For optimal visualization performance, we recommend maintaining the default periodic_elements='exclude'
setting unless complete data representation at the antimeridian is essential for your specific analysis.
(
uxds["bottomDepth"].plot.polygons(
periodic_elements="exclude", title="periodic_elements='exclude'"
)
+ uxds["bottomDepth"].plot.polygons(
periodic_elements="split", title="periodic_elements='split'"
)
).cols(1)
When working with data near or across the antimeridian (180° longitude), selecting an appropriate projection becomes crucial for accurate visualization. For comprehensive guidance on handling such scenarios, including recommended projections and geographic features, please refer to the Geographic Projections & Features notebook.
Polygon Plots for Node/Edge Data
Polygon plots require face-centered data variables, as each polygon must be rendered with a single value. This limitation presents a challenge when working with node-centered or edge-centered data, requiring a conversion process to map the data to faces.
One effective approach is to perform topological averaging. This method calculates the mean value of adjacent nodes or edges and assigns the result to each face, creating a face-centered representation suitable for polygon visualization. While this transformation may introduce some averaging effects, it provides a practical solution for visualizing node and edge data within the constraints of polygon plotting.
grid_path = "../../meshfiles/hex.grid.nc"
data_path = "../../meshfiles/hex.node.data.nc"
uxds_node_centered = ux.open_dataset(grid_path, data_path)
uxds_node_centered["random_data_node"].topological_mean(destination="face").plot()
Points
Points provide an alternative visualization method that offers flexibility across different data mappings. This approach maps data values to specific coordinates, enabling visualization of node-centered, edge-centered, or face-centered data.

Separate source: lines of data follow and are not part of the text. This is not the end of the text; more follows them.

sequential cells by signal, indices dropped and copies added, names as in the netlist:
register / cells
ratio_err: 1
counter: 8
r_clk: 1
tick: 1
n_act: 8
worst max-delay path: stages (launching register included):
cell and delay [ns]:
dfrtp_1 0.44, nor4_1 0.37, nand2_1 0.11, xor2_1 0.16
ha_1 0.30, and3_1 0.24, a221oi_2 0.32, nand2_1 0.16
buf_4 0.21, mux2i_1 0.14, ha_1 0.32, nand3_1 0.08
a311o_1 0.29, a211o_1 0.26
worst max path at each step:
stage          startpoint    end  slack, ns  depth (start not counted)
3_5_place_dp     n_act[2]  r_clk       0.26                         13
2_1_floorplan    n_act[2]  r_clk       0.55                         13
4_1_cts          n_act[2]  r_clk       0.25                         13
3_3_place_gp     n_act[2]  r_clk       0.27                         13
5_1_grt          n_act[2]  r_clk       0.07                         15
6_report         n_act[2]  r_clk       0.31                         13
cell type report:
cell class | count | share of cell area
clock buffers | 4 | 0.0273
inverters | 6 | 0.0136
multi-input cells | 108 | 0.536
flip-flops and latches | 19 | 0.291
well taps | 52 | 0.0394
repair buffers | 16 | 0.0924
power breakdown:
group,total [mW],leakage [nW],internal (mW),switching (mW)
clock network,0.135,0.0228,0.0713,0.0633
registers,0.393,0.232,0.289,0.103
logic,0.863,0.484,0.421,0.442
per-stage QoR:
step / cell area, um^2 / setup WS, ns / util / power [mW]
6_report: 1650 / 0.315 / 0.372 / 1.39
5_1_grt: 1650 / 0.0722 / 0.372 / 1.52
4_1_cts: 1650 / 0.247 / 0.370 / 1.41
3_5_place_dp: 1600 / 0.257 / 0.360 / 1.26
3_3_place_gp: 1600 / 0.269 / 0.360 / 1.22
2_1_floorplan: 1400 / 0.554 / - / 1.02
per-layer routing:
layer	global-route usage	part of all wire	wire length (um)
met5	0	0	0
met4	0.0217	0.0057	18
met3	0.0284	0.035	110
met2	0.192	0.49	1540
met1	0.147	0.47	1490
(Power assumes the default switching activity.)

The following visualization demonstrates this technique using face-centered data. Each point corresponds to a face center coordinate and displays its associated data value. This method maintains data fidelity while presenting the information in a discrete, coordinate-based format.

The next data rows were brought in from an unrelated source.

### src/rtl/npc_pkg_ysyx.sv
// Shared definitions for the NPC multi-cycle sequencer: state encoding and the
// ebreak instruction word.
package npc_pkg_ysyx;

    localparam logic [3:0] ST_IDLE  = 4'd0;
    localparam logic [3:0] ST_FETCH = 4'd1;
    localparam logic [3:0] ST_FWAIT = 4'd2;
    localparam logic [3:0] ST_DEC   = 4'd3;
    localparam logic [3:0] ST_EXEC  = 4'd4;
    localparam logic [3:0] ST_MEM   = 4'd5;
    localparam logic [3:0] ST_MWAIT = 4'd6;
    localparam logic [3:0] ST_WB    = 4'd7;
    localparam logic [3:0] ST_HALT  = 4'd8;
    localparam logic [3:0] ST_ERR   = 4'd9;

    typedef enum logic [3:0] {
        S_IDLE  = ST_IDLE,
        S_FETCH = ST_FETCH,
        S_FWAIT = ST_FWAIT,
        S_DEC   = ST_DEC,
        S_EXEC  = ST_EXEC,
        S_MEM   = ST_MEM,
        S_MWAIT = ST_MWAIT,
        S_WB    = ST_WB,
        S_HALT  = ST_HALT,
        S_ERR   = ST_ERR
    } seqState_e;

    localparam logic [31:0] EBREAK_INSN = 32'h0010_0073;

    // States in which the sequencer is waiting on a memory handshake.
    function automatic logic isWaitState(input seqState_e s);
        return (s == S_FETCH) || (s == S_FWAIT) || (s == S_MEM) || (s == S_MWAIT);
    endfunction

endpackage

### src/rtl/bus_timer_ysyx.sv
// Bus-wait watchdog: counts cycles spent waiting on a memory handshake and
// flags the cycle in which the TO_MAX-th wait cycle elapses.
module bus_timer_ysyx #(
    parameter int TO_W   = 8,
    parameter int TO_MAX = 200
) (
    input  logic clk,
    input  logic rst,
    input  logic clr,
    input  logic en,
    output logic expired
);

    logic [TO_W-1:0] cnt;

    // Wait counter; a clear (state change) takes precedence over counting.
    always_ff @(posedge clk) begin
        if (rst || clr) begin
            cnt <= '0;
        end else if (en) begin
            cnt <= cnt + 1'b1;
        end
    end

    // cnt holds the number of earlier wait cycles, so this is the TO_MAX-th one.
    assign expired = en && (cnt == TO_W'(TO_MAX - 1));

endmodule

uxds["bottomDepth"].plot.points()
Rasterization
As with polygon-based visualizations, point-based plots support rasterization through the rasterize=True
parameter. This optimization technique converts vector-based points into a raster format during rendering.

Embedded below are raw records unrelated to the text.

--- src/rtl/rmii_frame_receiver.sv ---
// RMII receiver: finds preamble/SFD, packs dibits LSB-first into bytes, strobes them out with frame end/error marking.
// Optional FCS check: define RX_CRC_CHECK_EN to add a CRC-32 residue test at end of frame.
module rmii_frame_receiver #(
    parameter int MAX_LEN = 1522,
    parameter int MIN_PRE = 8
) (
    input  logic        sys_clk,
    input  logic        rst,
    input  logic        crs_dv,
    input  logic [1:0]  rx_d,
    input  logic        rx_er,
    output logic [7:0]  rx_data,
    output logic        rx_valid,
    output logic        rx_last,
    output logic        rx_err,
    output logic [10:0] frame_len
);

    typedef enum logic [1:0] {IDLE, PREAMBLE, DATA, DROP} state_t;

    state_t      state_reg, state_next;
    logic [7:0]  pre_cnt_reg;
    logic [1:0]  phase_reg;
    logic [5:0]  shift_reg;
    logic [7:0]  held_reg;
    logic        held_valid_reg;
    logic [10:0] byte_cnt_reg;
    logic [10:0] emit_cnt_reg;
    logic        err_reg;
    logic        pend_reg;
    logic        pend_err_reg;
    logic [7:0]  pend_data_reg;
    logic [10:0] pend_len_reg;
    logic [1:0]  since_reg;
    logic [7:0]  rx_data_reg;
    logic        rx_valid_reg;
    logic        rx_last_reg;
    logic        rx_err_reg;
    logic [10:0] frame_len_reg;

    logic        pre_start, byte_done, end_frame, abort;
    logic        crc_bad;
    logic [7:0]  new_byte;
    logic [10:0] emit_inc;
    logic        last_req, fire_last, fire_data, new_err, last_err;
    logic [7:0]  last_data;
    logic [10:0] last_len;

    assign new_byte = {rx_d, shift_reg};
    assign emit_inc = (emit_cnt_reg == 11'h7FF) ? emit_cnt_reg : emit_cnt_reg + 11'd1;

    always_ff @(posedge sys_clk or posedge rst) begin
        if (rst) state_reg <= IDLE;
        else     state_reg <= state_next;
    end

    always_comb begin
        state_next = state_reg;
        pre_start  = 1'b0;
        byte_done  = 1'b0;
        end_frame  = 1'b0;
        abort      = 1'b0;
        case (state_reg)
            IDLE: begin
                if (crs_dv && rx_d == 2'b01) begin
                    state_next = PREAMBLE;
                    pre_start  = 1'b1;
                end
            end
            PREAMBLE: begin
                if (!crs_dv)
                    state_next = IDLE;
                else if (rx_er)
                    state_next = DROP;
                else if (rx_d == 2'b11)
                    state_next = (pre_cnt_reg >= 8'(MIN_PRE)) ? DATA : DROP;
                else if (rx_d != 2'b01)
                    state_next = DROP;
            end
            DATA: begin
                if (!crs_dv) begin
                    end_frame  = 1'b1;
                    state_next = IDLE;
                end else if (rx_er) begin
                    abort      = 1'b1;
                    state_next = DROP;
                end else if (phase_reg == 2'd3) begin
                    if (byte_cnt_reg >= 11'(MAX_LEN)) begin
                        abort      = 1'b1;
                        state_next = DROP;
                    end else begin
                        byte_done = 1'b1;
                    end
                end
            end
            DROP: begin
                if (!crs_dv) state_next = IDLE;
            end
            default: state_next = IDLE;
        endcase
    end

    // The final byte may follow the previous strobe immediately; it is parked
    // until three idle cycles have elapsed so strobe spacing is never violated.
    assign new_err   = err_reg | abort | (end_frame & (phase_reg != 2'd0))
                     | (end_frame & crc_bad) | (emit_inc == 11'd0);
    assign last_req  = pend_reg | ((end_frame | abort) & held_valid_reg);
    assign fire_last = last_req & (since_reg == 2'd3);
    assign fire_data = byte_done & held_valid_reg;
    assign last_data = pend_reg ? pend_data_reg : held_reg;
    assign last_len  = pend_reg ? pend_len_reg : emit_inc;
    assign last_err  = pend_reg ? pend_err_reg : new_err;

    always_ff @(posedge sys_clk or posedge rst) begin
        if (rst) begin
            pre_cnt_reg    <= 8'd0;
            phase_reg      <= 2'd0;
            shift_reg      <= 6'd0;
            held_reg       <= 8'd0;
            held_valid_reg <= 1'b0;
            byte_cnt_reg   <= 11'd0;
            emit_cnt_reg   <= 11'd0;
            err_reg        <= 1'b0;
            pend_reg       <= 1'b0;
            pend_err_reg   <= 1'b0;
            pend_data_reg  <= 8'd0;
            pend_len_reg   <= 11'd0;
            since_reg      <= 2'd3;
            rx_data_reg    <= 8'd0;
            rx_valid_reg   <= 1'b0;
            rx_last_reg    <= 1'b0;
            rx_err_reg     <= 1'b0;
            frame_len_reg  <= 11'd0;
        end else begin
            if (pre_start) begin
                pre_cnt_reg    <= 8'd1;
                phase_reg      <= 2'd0;
                byte_cnt_reg   <= 11'd0;
                emit_cnt_reg   <= 11'd0;
                held_valid_reg <= 1'b0;
                err_reg        <= 1'b0;
            end else if (state_reg == PREAMBLE && crs_dv && !rx_er && rx_d == 2'b01
                         && pre_cnt_reg != 8'hFF) begin
                pre_cnt_reg <= pre_cnt_reg + 8'd1;
            end

            if (state_reg == DATA && crs_dv && !rx_er) begin
                phase_reg <= phase_reg + 2'd1;
                shift_reg <= {rx_d, shift_reg[5:2]};
            end

            if (byte_done) begin
                held_reg       <= new_byte;
                held_valid_reg <= 1'b1;
                if (byte_cnt_reg != 11'h7FF) byte_cnt_reg <= byte_cnt_reg + 11'd1;
            end
            if (end_frame || abort) held_valid_reg <= 1'b0;
            if (abort) err_reg <= 1'b1;
            if (fire_data) emit_cnt_reg <= emit_inc;

            rx_valid_reg <= fire_data | fire_last;
            rx_last_reg  <= fire_last;
            rx_err_reg   <= fire_last & last_err;
            if (fire_last) begin
                rx_data_reg   <= last_data;
                frame_len_reg <= last_len;
            end else if (fire_data) begin
                rx_data_reg   <= held_reg;
                frame_len_reg <= emit_inc;
            end

            if (fire_last) begin
                pend_reg <= 1'b0;
            end else if (last_req && !pend_reg) begin
                pend_reg      <= 1'b1;
                pend_data_reg <= held_reg;
                pend_len_reg  <= emit_inc;
                pend_err_reg  <= new_err;
            end

            if (fire_data || fire_last)  since_reg <= 2'd0;
            else if (since_reg != 2'd3)  since_reg <= since_reg + 2'd1;
        end
    end

`ifdef RX_CRC_CHECK_EN
    logic [31:0] crc_reg;
    logic [31:0] crc_rev;

    function automatic logic [31:0] crc_byte(input logic [31:0] c, input logic [7:0] b);
        logic [31:0] r;
        r = c;
        for (int i = 0; i < 8; i++)
            r = (r[0] ^ b[i]) ? ((r >> 1) ^ 32'hEDB88320) : (r >> 1);
        return r;
    endfunction

    always_ff @(posedge sys_clk or posedge rst) begin
        if (rst)            crc_reg <= 32'hFFFFFFFF;
        else if (pre_start) crc_reg <= 32'hFFFFFFFF;
        else if (byte_done) crc_reg <= crc_byte(crc_reg, new_byte);
    end

    // The reflected register is compared against the residue in normal bit order.
    for (genvar gi = 0; gi < 32; gi++) begin : g_rev
        assign crc_rev[gi] = crc_reg[31-gi];
    end
    assign crc_bad = (crc_rev != 32'hC704DD7B);
`else
    assign crc_bad = 1'b0;
`endif

    assign rx_data   = rx_data_reg;
    assign rx_valid  = rx_valid_reg;
    assign rx_last   = rx_last_reg;
    assign rx_err    = rx_err_reg;
    assign frame_len = frame_len_reg;

endmodule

uxds["bottomDepth"].plot.points(rasterize=True)
Point-based rasterization demonstrates different characteristics across varying data resolutions. For coarse-resolution data like our example, point-based visualization produces notably lower visual quality compared to polygon-based approaches.
However, rasterized point plots emerge as a valuable tool for high-resolution grid visualization, offering significant performance advantages. For detailed information about leveraging this technique with high-resolution data, please refer to the Visualizing High-Resolution Grids section.